California is stricter than the IRS with “drop and swap” exchanges. The “drop and swap” is a strategy to deed title to real property out of a partnership in preparation for a 1031 Exchange where some partners wish to cash out rather than to reinvest their share of proceeds. Before the exchange, the partnership deeds the property to the partners, who then own it as tenants in common. Then the tenants in common who wish to exchange their interests do so under their own taxpayer identification numbers. California’s Franchise Tax Board reviews these transactions more strictly than the IRS and has warned that it will closely scrutinize such tenancy in common arrangements. The Exchangors must carefully manage these transactions to be sure that there’s no suggestion that the real owner of the property at the time of the sale is the partnership.

III. ANNUAL REPORTING AND CALIFORNIA CLAWBACK

After completion of the Like-Kind Exchange to replace a California property with an out-of-state property, the taxpayer must file an information return concerning the out-of-state property with California every year. That’s right – you can check out any time you like, but you can never leave California’s taxes behind.

More specifically, the taxpayer must file the Franchise Tax Board Form FTB 3840 annually, starting with the taxable year of the exchange until the gain or loss is recognized, the gain or loss is reported to California, and the California capital gains tax is paid. If the gain or loss is never recognized, then the taxpayer must file the return annually until the taxpayer dies or donates the Replacement Property to a non-profit. If the taxpayer fails to file the annual report, the Franchise Tax Board may issue a Notice of Proposed Assessment informing the taxpayer that the FTB will assess additional tax and/or penalties.

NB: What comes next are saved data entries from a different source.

--- src/sv/pgf_pkg.sv ---
package pgf_pkg;

    // Partial products of the wide multipliers are built from slices of this width.
    localparam int CHUNK_BITS = 32;

    // Configuration register file.
    localparam int CFG_IDX_BITS = 2;
    localparam int CUTOFF_RESET_UNITS = 5;

    typedef enum logic [CFG_IDX_BITS-1:0] {
        CFG_GRAVITY = 2'd0,
        CFG_CUTOFF  = 2'd1
    } cfg_reg_t;

endpackage

--- src/sv/pgf_mul.sv ---
module pgf_mul #(
    parameter int AW = 32,
    parameter int BW = 32
) (
    input  logic             clk,
    input  logic [AW-1:0]    a,
    input  logic [BW-1:0]    b,
    output logic [AW+BW-1:0] p
);
    import pgf_pkg::*;

    localparam int NA = (AW + CHUNK_BITS - 1) / CHUNK_BITS;
    localparam int NB = (BW + CHUNK_BITS - 1) / CHUNK_BITS;
    localparam int NP = NA * NB;
    localparam int FW = (NA + NB) * CHUNK_BITS;

    logic [NA*CHUNK_BITS-1:0] a_ext;
    logic [NB*CHUNK_BITS-1:0] b_ext;
    logic [2*CHUNK_BITS-1:0]  pp_reg [NP];
    logic [FW-1:0]            sum_next;
    logic [AW+BW-1:0]         p_reg;

    assign a_ext = (NA*CHUNK_BITS)'(a);
    assign b_ext = (NB*CHUNK_BITS)'(b);

    // First stage: every slice pair multiplied on its own.
    always_ff @(posedge clk)
    begin
        for (int i = 0; i < NA; i++)
        begin
            for (int j = 0; j < NB; j++)
            begin
                pp_reg[i*NB+j] <= (2*CHUNK_BITS)'(a_ext[i*CHUNK_BITS +: CHUNK_BITS])
                                * (2*CHUNK_BITS)'(b_ext[j*CHUNK_BITS +: CHUNK_BITS]);
            end
        end
    end

    // Second stage: the shifted partial products are added up.
    always_comb
    begin
        sum_next = '0;
        for (int k = 0; k < NP; k++)
        begin
            sum_next = sum_next + (FW'(pp_reg[k]) << (CHUNK_BITS * (k / NB + k % NB)));
        end
    end

    always_ff @(posedge clk)
    begin
        p_reg <= sum_next[AW+BW-1:0];
    end

    assign p = p_reg;

endmodule

--- config.mk ---
export PLATFORM = sky130hd
export DESIGN_NAME = pgf_mul
export DESIGN_NICKNAME = d
export VERILOG_FILES = /design/src/sv/pgf_pkg.sv /design/src/sv/pgf_mul.sv
export SDC_FILE = /design/constraint.sdc
export NUM_CORES = 2
export LEC_CHECK = 0
export ABC_CLOCK_PERIOD_IN_PS = 7340
export BUFFER_PORTS_ARGS = -buffer_cell sky130_fd_sc_hd__buf_2
export CAP_MARGIN = 20
export CORE_ASPECT_RATIO = 0.7
export CORE_MARGIN = 4
export CORE_UTILIZATION = 34
export CTS_CLUSTER_DIAMETER = 100
export CTS_CLUSTER_SIZE = 10
export DETAILED_ROUTE_END_ITERATION = 16
export PLACE_DENSITY = 0.54
export SLEW_MARGIN = 0
export SYNTH_ARGS = -nofsm -noshare
export SYNTH_HDL_FRONTEND = slang
export SYNTH_SLANG_ARGS = --single-unit
export TNS_END_PERCENT = 100
--- constraint.sdc ---
create_clock -name clk -period 7.34 [get_ports clk]
set_clock_uncertainty 0.05 [all_clocks]
set_input_delay 0 -clock clk [delete_from_list [all_inputs] [get_ports clk]]
set_output_delay 0 -clock clk [all_outputs]
set_load 0.05 [all_outputs]
After elaboration in Yosys (flattened, before gate mapping)

Memories as Yosys holds them, arrays and structs flattened. A register that Yosys moved wholly into a read port is not among the register bits.
Index checks and enable logic that the tools add are counted.

Register bits: 0
Input bits: 65
Bits in writable memories: 64
ROM bits: 0
Memories: 1
Bits in latches: 0

Eq/ne operators: 0
Shifts and indexed selects: 0
Divide/modulo/power cells: 0
Magnitude comparators: 0
Bitwise gates (word level): 0
Multiply operators: 1
Reduce and logical (&&, ||, !) cells: 0
Mux-type cells: 0
$add $sub $neg: 0

Memories:

| name   | words | width | read ports | clocked after memory_dff | write ports | line          | RTL |
|---|---|---|---|---|---|---|---|
| pp_reg | 1     | 64    | 1          | 1                        | 1           | pgf_mul.sv:19 | `logic [2*CHUNK_BITS-1:0] pp_reg [NP];` |

Operators by type and width:

| kind                         | count |
|---|---|
| multiplier 32 x 32 -> 64 bit | 1 |

Longest topological paths before layout

Depth in word-level cells: 1
Mapped depth: 29

Least setup slack after synthesis

Ideal clock, no wire load.

Kind: input-to-reg
From: in b[9]
To: mem pp_reg[0][60] in the netlist's numbering
Setup slack: 108 ps
Arrival time: 7059 ps
Buffers on the path: 1
Cell stages on the path: 26
Setup time: 123 ps
Path through: clkbuf_1 nand2_1 fa_1 inv_1 fa_1 inv_1 fa_1 inv_1 fa_1 fa_1 fa_1 fa_1 inv_1 fa_1 inv_1 ha_1 and3_1 and3_2 and2_4 a2111o_1 a32oi_1 a31oi_1 a221o_1 a221oi_1 o21ai_1 xor2_1

Word-level cells in the longest chain between the ends: 1

RTL lines:

| item                         | line          | RTL |
|---|---|---|
| from (decl)                  | pgf_mul.sv:7  | `input logic [BW-1:0] b,` |
| multiplier 32 x 32 -> 64 bit | pgf_mul.sv:34 | `* (2*CHUNK_BITS)'(b_ext[j*CHUNK_BITS +: CHUNK_BITS]);` |
| to (decl)                    | pgf_mul.sv:19 |  |

No other way between the ends.

Worst setup path after layout

From: in a[17]
To: mem pp_reg[0][60] in the netlist's numbering

Word-level cells in the longest chain between the ends: 1

RTL lines:

| item                         | line          | RTL |
|---|---|---|
| from (decl)                  | pgf_mul.sv:6  | `input logic [AW-1:0] a,` |
| multiplier 32 x 32 -> 64 bit | pgf_mul.sv:34 |  |

No other way between the ends.

==> impl_metrics.yaml <==
sta:
  min_period_ps: 7230
  setup_viol: 0
  tightestPinTransition_ps: 684
  hold_violations: 0
  slew-limit-headroom_pct: 54.4
  whs_ps: 258
  final-max-slew-violation-count: 0
  min_period_over_period_pct: 98.5
  grt_setup_unrepaired: "yes"
  fmax_mhz: 138
min_path:
  hold_end: "pp_reg[0][1]$_DFF_P_"
  min_path_cells: 4
  hold_start: "a[1]"
  min_path_type: "primary input to flop"
routing:
  drcViolationCount: 0
  highest_layer: "met5"
  ant_nets: 0
  met3WireLength_um: 9320
  drtIter0Drc: 1468
  drt-vias-per-instance: 4.60
  firstDrtPassIters: 5
  wl_met2_um: 41100
  wl_per_cell_um: 18.7
  via_count: 25300
  wl_um: 103000
  met1_length_um: 50400
cts:
  root_buffer: "clkbuf_16"
  tritoncts: "done"
  postCtsHoldBufs: 0
  clk_pin_slew_ps: 70
  insertion_delay_ps: 490
  cts_max_level: 4
  clkSinkCount: 128
  cts_buffers: 17
  cts.path.max_buffers: 2
worst_setup_path:
  r2r_end: "p[16]$_DFF_P_"
  rrSetupSlack_ps: 6830
  rr_startpoint: "pp_reg[0][16]$_DFF_P_"
  cp-end-kind: "flop"
  reg2regPathDepth: 0
  cp.arrival_ps: 7540
  crit_required_ps: 7660
  path_class: "primary input to flop"
  start_kind: "primary input"
  cp_max_fo: 16
cells_and_area:
  drive_above_1_share_pct: 13.2
  fin_area_um2: 40900
  final_cell_mix: "fa_1, inv_1, and2_1"
  area_growth_pct: 14.3
  layout_commonest_cell: "fa_1"
  layout.nets: 5287
floorplan:
  die_w_um: 396
  start_util_pct: 34.3
  num_rows: 99
  pin_count: 129
  die_y_um: 280
  coreArea_um2: 104000
  dieArea_um2: 111000
synth:
  synth_nets: 5015
  synth.cell_area_um2: 35800
  synth_seq_cells: 128
  netlist_instances: 3791
  synth_top_area_share_pct: 50.1
  yosysWarningCount: 0
  synth_area_leaders: "fa_1, and2_1, ha_1, inv_1, dfxtp_1"
  synth_cell_type_count: 71
  synthArstFlopShare_pct: 0
  yosysTopAreaCell: "fa_1"
  synth_edf_count: 0
  synth-main-ff-cell: "dfxtp_1"
  syn_area_per_cell_um2: 9.45
  synth_sequential_area_ratio_pct: 7.15
global_route:
  grt_pass1_wl_um: 163000
  grt_overflow: 0
  grt_pass1_vias: 27000
  grtUsageTotal_pct: 19.3
  antenna_found_initial: 10
  grt_max_degree: 24
placement:
  dp_hpwl_um: 90400
  place_congestion: 0.887
  placed_area_um2: 40100
  numPortBuffers: 128
run:
  cap_violations: 0
run_status:
  outcome: "finished clean"
## area by class of cell
type                            count  area, um2
Fill cell                       10500      63500
Multi-Input combinational cell   2588      29200
Timing Repair Buffer              467       3490
Inverter                          861       3230
Sequential cell                   128       2560
Tap cell                         1414       1770
Clock buffer                       17        425
Clock inverter                     15        195
Antenna cell                        5       12.5
## metal layers
layer / up-vias / global-route usage (%)
met5: - / 0
met4: 6 / 4.42
met3: 97 / 5.98
met2: 750 / 26.8
met1: 12900 / 29.3
li1: 11500 / -
## worst max-delay path, stage by stage
cell and delay [ps]:
buf_4 200, buf_4 200, and2_1 180, fa_1 500, inv_1 50, fa_1 470
fa_1 520, fa_1 560, inv_1 60, fa_1 470, fa_2 600, fa_1 430
fa_1 380, ha_1 340, a21oi_2 160, o21ai_1 100, a211o_2 350, a2111o_1 440
a32oi_1 180, buf_4 200, a31oi_4 160, a221o_1 400, a221oi_2 320, o21ai_1 110
xor2_1 150
## synth_stat cells, types with 7 or more instances
master,number
nor3_1,7
nand2_1,473
a31oi_1,15
and3_1,8
fa_1,896
clkbuf_1,204
nor2_1,31
inv_1,861
xor2_1,27
a21o_1,32
nand4_1,18
dfxtp_1,128
nand3_1,10
a21oi_1,65
o21bai_1,9
ha_1,263
and2_1,599
xnor2_1,35
o21ai_0,36
## repair_timing
item | CTS | global route
buffers inserted | 0 | 1
endpoints found under the setup margin | 2 | 14
resized for setup | 7 | 68
pin swaps | 0 | 11
## worst max-delay path by stage
stage                from                    end  slack (ps)  depth (start not counted)
floorplan            b[9]  pp_reg[0][60]$_DFF_P_         110                         26
global placement     b[8]  pp_reg[0][60]$_DFF_P_        -580                         27
detailed placement  a[17]  pp_reg[0][60]$_DFF_P_        -700                         25
CTS                 a[18]  pp_reg[0][60]$_DFF_P_          40                         25
global route        a[17]  pp_reg[0][60]$_DFF_P_         -40                         25
finish              a[17]  pp_reg[0][60]$_DFF_P_         110                         25
## cells by family after synthesis
kind of cell | count (synthesis) | synth area share [%]
AND/OR/NAND/NOR | 1164 | 16.8
adder cells (fa/ha/maj) | 1159 | 59.3
buffers and inverters | 1075 | 11.5
AO/OA/AOI/OAI | 202 | 3.71
flip-flops | 128 | 7.15
XOR/XNOR | 62 | 1.52
multiplexers | 1 | 0.0279
## through the flow
| stage | utilization [%] | setup slack (ps) | instances | TNS, ps |
|---|---|---|---|---|
| global placement | 38.4 | -580 | 5457 | -4480 |
| detailed placement | 38.4 | -703 | 5457 | -4900 |
| floorplan | - | 108 | 3791 | 0 |
| global route | 39.2 | -40.8 | 5491 | -40.8 |
| CTS | 39.0 | 39.8 | 5489 | 0 |
| finish | 39.2 | 114 | 5495 | 0 |
Power is not shown: default switching activity piles up to over one toggle a cycle in this logic, so the estimate is an artifact.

The California Clawback Rule requires any capital gains accrued from California real estate to be subject to California tax upon the ultimate sale of the real estate. Note that a few other states have similar clawback rules, including Oregon, Montana, and Massachusetts. The clawback will especially hurt if the new property is in a state that also assesses a capital gains tax; the California-sourced gain will be subject to double taxation on the state level. When the out-of-state property is sold, the taxpayer must report to California and pay California tax on the lesser of the deferred California gain or the recognized gain from sale of the out-of-state Replacement Property. Let’s consider an example.

Pat sells a California Relinquished Property (RQ) in 2017 for $450,000 as part of a 1031 exchange. Because Pat’s basis in the property was $100,000, Pat’s gain was $350,000 ($450,000 – $100,000).

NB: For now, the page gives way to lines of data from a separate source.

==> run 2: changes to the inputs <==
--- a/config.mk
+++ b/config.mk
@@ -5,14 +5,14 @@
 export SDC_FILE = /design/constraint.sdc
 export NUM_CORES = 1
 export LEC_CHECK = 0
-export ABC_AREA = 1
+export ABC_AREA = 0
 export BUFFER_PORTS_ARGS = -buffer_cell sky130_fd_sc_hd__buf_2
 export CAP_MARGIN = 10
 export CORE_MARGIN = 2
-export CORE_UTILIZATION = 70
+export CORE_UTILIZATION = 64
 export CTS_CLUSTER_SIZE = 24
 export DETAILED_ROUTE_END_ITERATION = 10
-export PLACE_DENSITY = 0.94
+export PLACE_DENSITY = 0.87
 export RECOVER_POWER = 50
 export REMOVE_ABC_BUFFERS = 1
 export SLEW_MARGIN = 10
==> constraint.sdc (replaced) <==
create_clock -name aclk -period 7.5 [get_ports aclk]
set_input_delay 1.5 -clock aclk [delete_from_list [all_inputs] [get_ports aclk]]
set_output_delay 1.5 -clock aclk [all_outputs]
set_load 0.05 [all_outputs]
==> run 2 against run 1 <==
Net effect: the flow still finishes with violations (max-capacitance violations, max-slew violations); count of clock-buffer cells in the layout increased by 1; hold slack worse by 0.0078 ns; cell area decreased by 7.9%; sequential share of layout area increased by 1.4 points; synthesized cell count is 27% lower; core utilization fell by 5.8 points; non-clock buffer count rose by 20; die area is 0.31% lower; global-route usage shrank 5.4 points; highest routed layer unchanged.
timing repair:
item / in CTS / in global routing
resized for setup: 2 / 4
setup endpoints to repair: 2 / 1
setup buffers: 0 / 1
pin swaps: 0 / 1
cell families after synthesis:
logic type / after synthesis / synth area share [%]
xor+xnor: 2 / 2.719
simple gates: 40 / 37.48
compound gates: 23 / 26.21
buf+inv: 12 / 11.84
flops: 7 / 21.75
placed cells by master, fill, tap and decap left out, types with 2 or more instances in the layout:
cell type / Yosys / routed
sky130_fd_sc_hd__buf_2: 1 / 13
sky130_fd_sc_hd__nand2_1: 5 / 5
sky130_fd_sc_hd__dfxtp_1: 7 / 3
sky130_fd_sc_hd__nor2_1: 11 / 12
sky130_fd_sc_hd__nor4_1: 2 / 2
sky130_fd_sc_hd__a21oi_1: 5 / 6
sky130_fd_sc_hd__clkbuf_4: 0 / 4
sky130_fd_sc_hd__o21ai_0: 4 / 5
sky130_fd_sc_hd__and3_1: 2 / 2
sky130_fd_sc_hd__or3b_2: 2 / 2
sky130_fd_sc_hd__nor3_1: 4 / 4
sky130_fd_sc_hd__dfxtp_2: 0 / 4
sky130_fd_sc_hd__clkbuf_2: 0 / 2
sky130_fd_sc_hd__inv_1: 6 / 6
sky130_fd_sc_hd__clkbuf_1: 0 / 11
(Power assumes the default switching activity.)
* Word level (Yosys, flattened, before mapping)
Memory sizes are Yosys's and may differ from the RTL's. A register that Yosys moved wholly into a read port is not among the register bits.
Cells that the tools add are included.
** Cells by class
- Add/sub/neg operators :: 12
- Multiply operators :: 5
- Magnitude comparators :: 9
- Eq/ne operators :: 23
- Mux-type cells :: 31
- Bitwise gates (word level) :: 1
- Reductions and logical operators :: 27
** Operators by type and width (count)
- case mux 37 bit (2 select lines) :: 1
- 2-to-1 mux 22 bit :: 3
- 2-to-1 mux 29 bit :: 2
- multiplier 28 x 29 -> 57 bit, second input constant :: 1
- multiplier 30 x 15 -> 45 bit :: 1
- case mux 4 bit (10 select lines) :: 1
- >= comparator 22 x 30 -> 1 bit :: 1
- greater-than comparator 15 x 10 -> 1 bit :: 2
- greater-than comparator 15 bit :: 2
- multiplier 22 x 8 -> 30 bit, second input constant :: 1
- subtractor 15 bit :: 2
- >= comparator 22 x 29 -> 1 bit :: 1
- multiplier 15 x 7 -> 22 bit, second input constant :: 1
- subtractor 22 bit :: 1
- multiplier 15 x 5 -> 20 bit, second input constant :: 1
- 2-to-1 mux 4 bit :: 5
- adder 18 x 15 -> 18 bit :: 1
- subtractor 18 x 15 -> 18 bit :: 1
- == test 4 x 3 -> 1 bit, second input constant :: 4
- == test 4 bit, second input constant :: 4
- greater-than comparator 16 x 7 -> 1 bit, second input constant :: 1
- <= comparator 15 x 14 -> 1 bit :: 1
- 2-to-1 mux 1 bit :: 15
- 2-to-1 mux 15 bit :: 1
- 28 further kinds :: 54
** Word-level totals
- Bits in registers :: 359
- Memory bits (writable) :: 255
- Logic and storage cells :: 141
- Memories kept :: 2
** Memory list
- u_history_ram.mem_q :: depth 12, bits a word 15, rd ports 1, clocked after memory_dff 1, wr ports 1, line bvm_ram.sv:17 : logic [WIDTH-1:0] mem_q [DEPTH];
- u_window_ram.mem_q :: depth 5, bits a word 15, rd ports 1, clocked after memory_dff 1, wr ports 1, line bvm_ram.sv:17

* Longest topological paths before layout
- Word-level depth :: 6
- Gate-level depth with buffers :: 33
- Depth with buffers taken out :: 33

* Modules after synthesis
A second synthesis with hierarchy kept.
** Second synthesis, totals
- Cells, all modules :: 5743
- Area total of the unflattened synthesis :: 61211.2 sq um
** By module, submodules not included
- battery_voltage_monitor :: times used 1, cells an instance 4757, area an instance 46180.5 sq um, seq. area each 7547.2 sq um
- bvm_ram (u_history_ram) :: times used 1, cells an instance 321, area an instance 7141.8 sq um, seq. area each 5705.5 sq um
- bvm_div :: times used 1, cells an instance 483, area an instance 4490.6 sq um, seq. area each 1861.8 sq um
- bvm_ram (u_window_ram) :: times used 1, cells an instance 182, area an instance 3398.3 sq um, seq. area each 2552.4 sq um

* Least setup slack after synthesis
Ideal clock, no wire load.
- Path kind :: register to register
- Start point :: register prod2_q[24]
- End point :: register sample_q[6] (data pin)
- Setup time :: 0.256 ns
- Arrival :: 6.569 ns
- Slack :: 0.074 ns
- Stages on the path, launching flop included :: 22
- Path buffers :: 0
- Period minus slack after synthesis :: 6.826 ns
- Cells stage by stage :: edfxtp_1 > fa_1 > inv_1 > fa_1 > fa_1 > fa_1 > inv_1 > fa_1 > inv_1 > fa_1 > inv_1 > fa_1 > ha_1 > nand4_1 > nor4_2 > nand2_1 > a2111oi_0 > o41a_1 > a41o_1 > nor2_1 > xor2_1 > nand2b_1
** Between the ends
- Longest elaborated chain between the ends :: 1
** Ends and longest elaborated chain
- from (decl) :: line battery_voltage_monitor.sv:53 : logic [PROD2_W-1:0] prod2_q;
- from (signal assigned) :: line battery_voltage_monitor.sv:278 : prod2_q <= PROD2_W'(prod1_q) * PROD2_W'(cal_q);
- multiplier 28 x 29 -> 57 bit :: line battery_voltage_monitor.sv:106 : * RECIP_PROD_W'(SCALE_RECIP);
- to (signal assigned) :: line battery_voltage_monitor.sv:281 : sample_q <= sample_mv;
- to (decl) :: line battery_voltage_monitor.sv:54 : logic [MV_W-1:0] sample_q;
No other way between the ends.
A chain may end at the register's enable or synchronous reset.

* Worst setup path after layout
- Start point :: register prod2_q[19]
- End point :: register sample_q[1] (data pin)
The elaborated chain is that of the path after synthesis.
### src/rtl/phgh_pkg.sv
`default_nettype none

package phgh_pkg;

    // Default sizes of the histogram and of the forward delay line
    localparam int NUM_BINS_DEF  = 4096;
    localparam int MAX_SHIFT_DEF = 65536;

    // Fixed field widths
    localparam int SHIFT_W    = 16;
    localparam int IDX_W      = 12;
    localparam int CNT_W      = 32;
    localparam int POS_W      = 17;
    localparam int ADDR_W_MAX = 16;

    // Depth of the queue between front and back
    localparam int Q_DEPTH = 4;

    // Request codes on the input channel
    localparam logic [1:0] REQ_SAMPLE = 2'd0;
    localparam logic [1:0] REQ_READ   = 2'd1;
    localparam logic [1:0] REQ_CLEAR  = 2'd2;

    // Operation codes carried through the queue
    localparam logic [1:0] OP_HIT   = 2'd0;
    localparam logic [1:0] OP_READ  = 2'd1;
    localparam logic [1:0] OP_CLEAR = 2'd2;

    typedef struct packed {
        logic [1:0]            op;
        logic                  oor;
        logic [ADDR_W_MAX-1:0] addr;
    } q_entry_t;

    // Saturating increment of a count
    function automatic logic [CNT_W-1:0] sat_inc(input logic [CNT_W-1:0] v);
        return (&v) ? v : v + 1'b1;
    endfunction

endpackage

`default_nettype wire

### src/rtl/phgh_queue.sv
`default_nettype none

module phgh_queue
    import phgh_pkg::*;
(
    input  logic     aclk,
    input  logic     aresetn,
    input  logic     push_valid,
    output logic     push_ready,
    input  q_entry_t push_entry,
    output logic     pop_valid,
    input  logic     pop_ready,
    output q_entry_t pop_entry
);

    localparam int PW = (Q_DEPTH > 1) ? $clog2(Q_DEPTH) : 1;
    localparam int CW = $clog2(Q_DEPTH + 1);

    q_entry_t      q_mem [Q_DEPTH];
    logic [PW-1:0] wr_ptr_reg, rd_ptr_reg;
    logic [CW-1:0] cnt_reg;
    logic          push_fire, pop_fire;

    always_comb begin
        push_ready = (cnt_reg != CW'(Q_DEPTH));
        pop_valid  = (cnt_reg != '0);
        pop_entry  = q_mem[rd_ptr_reg];
        push_fire  = push_valid && push_ready;
        pop_fire   = pop_valid && pop_ready;
    end

    // Advance pointers and occupancy
    always_ff @(posedge aclk) begin
        if (!aresetn) begin
            wr_ptr_reg <= '0;
            rd_ptr_reg <= '0;
            cnt_reg    <= '0;
        end else begin
            if (push_fire) begin
                wr_ptr_reg <= (wr_ptr_reg == PW'(Q_DEPTH - 1)) ? '0 : wr_ptr_reg + 1'b1;
            end
            if (pop_fire) begin
                rd_ptr_reg <= (rd_ptr_reg == PW'(Q_DEPTH - 1)) ? '0 : rd_ptr_reg + 1'b1;
            end
            if (push_fire && !pop_fire) begin
                cnt_reg <= cnt_reg + 1'b1;
            end else if (pop_fire && !push_fire) begin
                cnt_reg <= cnt_reg - 1'b1;
            end
        end
    end

    // Store entries
    always_ff @(posedge aclk) begin
        if (push_fire) begin
            q_mem[wr_ptr_reg] <= push_entry;
        end
    end

endmodule

`default_nettype wire

### config.mk
export PLATFORM = sky130hd
export DESIGN_NAME = phgh_queue
export DESIGN_NICKNAME = d
export VERILOG_FILES = /design/src/rtl/phgh_pkg.sv /design/src/rtl/phgh_queue.sv
export SDC_FILE = /design/constraint.sdc
export NUM_CORES = 1
export LEC_CHECK = 0
export ABC_AREA = 0
export ABC_CLOCK_PERIOD_IN_PS = 4750
export BUFFER_PORTS_ARGS = -buffer_cell sky130_fd_sc_hd__buf_2
export CAP_MARGIN = 20
export CORE_MARGIN = 1
export CORE_UTILIZATION = 60
export DETAILED_ROUTE_END_ITERATION = 7
export PLACE_DENSITY = 0.85
export SETUP_SLACK_MARGIN = 0.2
export SYNTH_ARGS = -nofsm -noshare
export SYNTH_HDL_FRONTEND = slang
export SYNTH_SLANG_ARGS = --single-unit
### constraint.sdc
create_clock -name aclk -period 4.75 [get_ports aclk]
set_input_delay 0.2375 -clock aclk [delete_from_list [all_inputs] [get_ports aclk]]
set_output_delay 0.2375 -clock aclk [all_outputs]
set_load 0.02 [all_outputs]
==> results.tsv, run 1 <==
metric	value	unit
final clock skew	6.907	ps
Nets	229	
Syn Nets	180	
vias in the first global route	1625	
Seq cells post-synth	85	
H-tree lvl count	3	
Final Max Tran Viols	0	
critical path endpoint category	flop	
CP Data Arrival Time	2720	ps
CTS buffer count	9	
Die Area	5673	µm²
Slowest Stage Delay on Critical Path	570	ps
row count	26	
Cell Area, Synth	3226	µm²
Final period util	51.61	%
Critical Setup Path Class	reg2reg	
Netlist cell types	27	
CTS tree	yes	
DRC viols	0	
Tmin final	2451	ps
Hold Path Sink	q_mem[1][11]	
RSZ-0062 raised after global routing	no	
Leak	1.284	nW
max_cap viols	0	
drt pass-1 iters	4	
final setup TNS	0	ps
Reg clk slew, reported paths	80	ps
final non-filler cell total	274	
P&R area growth vs syn	14.39	%
r2r setup slk	2300	ps
most frequent cells in the layout	76 x edfxtp_1, 43 x buf_2, 19 x mux4_2	
clk buf depth	2	
DP Wirelength	3.308	mm
critical path launch point type	flop	
final worst slack	2299	ps
first-pass GRT wire length	7.810	mm
commonest non-fill, non-tap cell in the layout	edfxtp_1	
DIE WIDTH	75.32	µm
layout cells sized above 1	41.18	%
Setup Buffers After CTS	0	
WL/cell	18.93	µm
critical path cell sequence	o31ai_1 -> ha_1 -> inv_1 -> fa_1 -> xor2_1 -> or3_2 -> a21boi_1	
Highest Clock Rate	0.4079	GHz
I/O pin cnt	44	
root buffer cell	clkbuf_8	
antenna viol nets, final	0	
syn_area_per_cell	21.50	µm²
drt via density	5.693	
Final GP Congestion	0.6488	
Worst slew margin	39.36	%
worst min-delay path category	in2reg	
core box area	5140	µm²
Initial Util	62.76	%
post-layout util	71.79	%
Vias	1560	
sequential fraction of the synthesis area	76.34	%
PostCTS Resize Cnt	0	
worst hold path depth	1	
R2R Path Start	cnt_reg[0]	
Synth Instances	150	
Final Hold Vio Count	0	
initial antenna violation count	0	
dpl cells	258	
Reg2Reg Depth	7	
worst hold path startpoint	push_entry[11]	
Crit-path slowest cell	o31ai_1	
worst-margin pin slew	908.3	ps
total track usage	20.45	%
Hold Buf Count CTS	0	
Sink Count	85	
reg-to-reg endpoint	cnt_reg[2]	
worst path bufs/invs	1	
Die Ht	75.32	µm
worst slack at placement	2346	ps
n_diodes	0	
CP Data Required Time	5020	ps
status	finished clean	
GRT overflow	0	
largest net degree at the start of global routing	20	
Setup-failing EPs final	0	
Worst Path Max Fanout	5	
final WL	5.186	mm
Pwr Density	533.4	nW/µm²
Clock Latency Late Sink	340	ps
Worst IR Drop VDD	0.4525	mV
max FFs per register	76	
IO Port Bufs	43	
Initial DRC Count	141	
Synth Warn #	0	
Crit path max-delay family	compound AO/OA/AOI/OAI gates
### config.mk
export PLATFORM = sky130hd
export DESIGN_NAME = alarm_schedule_table
export DESIGN_NICKNAME = d
export VERILOG_FILES = /design/src/hw/rtl/ast_pkg.sv /design/src/hw/rtl/alarm_schedule_table.sv
export SDC_FILE = /design/constraint.sdc
export NUM_CORES = 2
export LEC_CHECK = 0
export ABC_CLOCK_PERIOD_IN_PS = 14700
export BUFFER_PORTS_ARGS = -buffer_cell sky130_fd_sc_hd__buf_2
export CAP_MARGIN = 25
export CORE_MARGIN = 2
export CORE_UTILIZATION = 52
export DETAILED_ROUTE_END_ITERATION = 8
export GPL_TIMING_DRIVEN = 0
export PLACE_DENSITY = 0.68
export SKIP_LAST_GASP = 1
export SLEW_MARGIN = 10
export SYNTH_ARGS = -nofsm -noshare
export SYNTH_HDL_FRONTEND = slang
export SYNTH_SLANG_ARGS = --single-unit
export TNS_END_PERCENT = 10
### constraint.sdc
create_clock -name clk -period 14.7 [get_ports clk]
set_input_delay 0.735 -clock clk [delete_from_list [all_inputs] [get_ports clk]]
set_output_delay 0.735 -clock clk [all_outputs]
set_load 0.01 [all_outputs]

Following the rules of the 1031 Exchange, Pat buys a Replacement Property in Texas for $500,000. Pat’s adjusted basis in the Texas property is $150,000 ($100,000 carryover basis + $50,000 additional cash paid). Pat defers her $350,000 California source gain and therefore does not have to pay taxes on it.

Pat annually files FTB 3840 with the Franchise Tax Board.

In 2019, Pat sells the Replacement Property for $450,000. Pat must report and pay tax on the $300,000 California sourced gain on her 2019 California income tax return because the actual gain on the sale of the Texas property ($450,000 – $150,000 = $300,000) is less than the deferred $350,000 amount. Luckily for Pat, she does not also have to pay a capital gains tax to Texas because Texas does not have one.